In 1895, Otto Lilienthal, the father of modern aviation, the man to whose
method of experimenting almost all present successes are due, after making
something like two thousand glides with monoplanes, added a superposed
surface to his apparatus and found the control of it much improved. The
two surfaces were kept apart by two struts or vertical posts with a few
guy wires, but the connecting joints were weak and there was nothing like
trussing. This eventually cost his most useful life. Two weeks before that
distressing loss to science, Herr Wilhelm Kress, the distinguished and
veteran aviator of Vienna, witnessed a number of glides by Lilienthal with
his double-decked apparatus. He noticed that it was much wracked and
wobbly and wrote to me after the accident: "The connection of the wings
and the steering arrangement were very bad and unreliable. I warned Herr
Lilienthal very seriously. He promised me that he would soon put it in
order, but I fear that he did not attend to it immediately."
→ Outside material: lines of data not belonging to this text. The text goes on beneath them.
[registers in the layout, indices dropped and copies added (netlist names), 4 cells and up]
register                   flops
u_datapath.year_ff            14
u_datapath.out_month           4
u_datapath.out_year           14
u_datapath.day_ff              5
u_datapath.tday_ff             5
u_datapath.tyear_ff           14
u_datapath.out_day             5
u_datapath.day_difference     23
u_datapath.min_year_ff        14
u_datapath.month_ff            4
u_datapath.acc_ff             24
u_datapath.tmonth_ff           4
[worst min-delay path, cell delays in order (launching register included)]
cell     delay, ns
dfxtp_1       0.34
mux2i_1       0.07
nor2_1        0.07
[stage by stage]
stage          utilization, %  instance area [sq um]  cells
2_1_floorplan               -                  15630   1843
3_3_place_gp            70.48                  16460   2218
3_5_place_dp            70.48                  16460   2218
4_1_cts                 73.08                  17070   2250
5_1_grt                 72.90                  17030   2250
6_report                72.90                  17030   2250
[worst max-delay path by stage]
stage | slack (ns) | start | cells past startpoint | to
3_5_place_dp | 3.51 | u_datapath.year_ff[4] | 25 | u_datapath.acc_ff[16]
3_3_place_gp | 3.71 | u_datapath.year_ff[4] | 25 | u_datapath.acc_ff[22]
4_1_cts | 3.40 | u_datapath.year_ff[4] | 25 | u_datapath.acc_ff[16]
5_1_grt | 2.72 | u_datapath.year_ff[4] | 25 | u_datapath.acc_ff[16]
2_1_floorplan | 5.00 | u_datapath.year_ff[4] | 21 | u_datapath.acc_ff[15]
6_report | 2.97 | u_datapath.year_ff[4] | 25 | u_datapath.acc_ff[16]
[src/rtl/mmcs_track.sv]
module mmcs_track
	import mmcs_pkg::*;
(
	input  logic clk,
	input  logic arst_n,
	input  logic upd,
	input  logic first,
	input  pix_t pixel,
	output pix_t min_seen,
	output pix_t max_seen
);

	pix_t min_q;
	pix_t max_q;

	always_ff @(posedge clk or negedge arst_n) begin
		if (!arst_n) begin
			min_q <= PIX_MAX;
			max_q <= PIX_MIN;
		end else if (upd) begin
			if (first) begin
				min_q <= pixel;
				max_q <= pixel;
			end else begin
				if (pixel < min_q) begin
					min_q <= pixel;
				end
				if (pixel > max_q) begin
					max_q <= pixel;
				end
			end
		end
	end

	assign min_seen = min_q;
	assign max_seen = max_q;

endmodule
$ cat src/rtl/icp_pkg.sv
// ----------------------------------------------------------------------------
// icp_pkg
// Shared types and constants for the IPv4 CIDR text parser.
// ----------------------------------------------------------------------------
package icp_pkg;

  localparam int unsigned AddrW   = 32;
  localparam int unsigned CharW   = 8;
  localparam int unsigned OctetW  = 8;
  localparam int unsigned CountW  = 3;
  localparam int unsigned PrefixW = 7;
  localparam int unsigned StatusW = 4;

  localparam logic [CharW-1:0]   CHAR_NUL   = 8'h00;
  localparam logic [CharW-1:0]   CHAR_DOT   = 8'h2E;
  localparam logic [CharW-1:0]   CHAR_SLASH = 8'h2F;
  localparam logic [CharW-1:0]   CHAR_ZERO  = 8'h30;
  localparam logic [CharW-1:0]   CHAR_NINE  = 8'h39;
  localparam logic [CountW-1:0]  OCTETS    = 3'd4;
  localparam logic [11:0]        OCTET_MAX = 12'd255;
  localparam logic [PrefixW-1:0] PREFIX_MAX = 7'd31;

  typedef enum logic [4:0] {
    PH_ADDR  = 5'b00001,
    PH_MASK0 = 5'b00010,
    PH_MASK1 = 5'b00100,
    PH_MASK2 = 5'b01000,
    PH_ERR   = 5'b10000
  } phase_t;

  typedef enum logic [StatusW-1:0] {
    ST_OK           = 4'd0,
    ST_OCTET_RANGE  = 4'd1,
    ST_TOO_MANY     = 4'd2,
    ST_DOT_AFTER_4  = 4'd3,
    ST_BAD_CHAR     = 4'd4,
    ST_TOO_FEW      = 4'd5,
    ST_MISSING_MASK = 4'd6,
    ST_MASK_NONDIG  = 4'd7,
    ST_BAD_MASK     = 4'd8
  } status_t;

  typedef struct packed {
    phase_t              phase;
    logic [OctetW-1:0]   octet;
    logic                seen;
    logic [CountW-1:0]   count;
    logic [AddrW-1:0]    acc;
    logic [PrefixW-1:0]  prefix;
    status_t             err;
  } state_t;

  typedef struct packed {
    status_t            status;
    logic [AddrW-1:0]   range_start;
    logic [AddrW-1:0]   range_end;
  } result_t;

  localparam state_t STATE_RESET = '{
    phase:  PH_ADDR,
    octet:  '0,
    seen:   1'b0,
    count:  '0,
    acc:    '0,
    prefix: '0,
    err:    ST_OK
  };

endpackage
**config.mk**
```make
export PLATFORM = sky130hd
export DESIGN_NAME = polyline_segment_subdivider_core
export DESIGN_NICKNAME = d
export VERILOG_FILES = /design/src/design/plsub_pkg.sv /design/src/design/plsub_div.sv /design/src/design/plsub_ctrl.sv /design/src/design/plsub_dp.sv /design/src/design/polyline_segment_subdivider_core.sv
export SDC_FILE = /design/constraint.sdc
export NUM_CORES = 2
export LEC_CHECK = 0
export BUFFER_PORTS_ARGS = -buffer_cell sky130_fd_sc_hd__buf_2
export CORE_UTILIZATION = 59
export DETAILED_ROUTE_END_ITERATION = 10
export PLACE_DENSITY_LB_ADDON = 0.2
export SLEW_MARGIN = 20
export SYNTH_ARGS = -nofsm -noshare
export SYNTH_HDL_FRONTEND = slang
export SYNTH_HIERARCHICAL = 1
export SYNTH_SLANG_ARGS = --single-unit
```
**constraint.sdc**
```tcl
create_clock -name clock -period 13.2 [get_ports clock]
set_input_delay 1.32 -clock clock [delete_from_list [all_inputs] [get_ports clock]]
set_output_delay 1.32 -clock clock [all_outputs]
set_load 0.01 [all_outputs]
```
In point of fact, Lilienthal had built a new machine, upon a different
principle, from which he expected great results, and intended to make but
very few more flights with the old apparatus. He unwisely made one too
many and, like Pilcher, was the victim of a distorted apparatus. Probably
one of the joints of the struts gave way, the upper surface blew back and
Lilienthal, who was well forward on the lower surface, was pitched
headlong to destruction. "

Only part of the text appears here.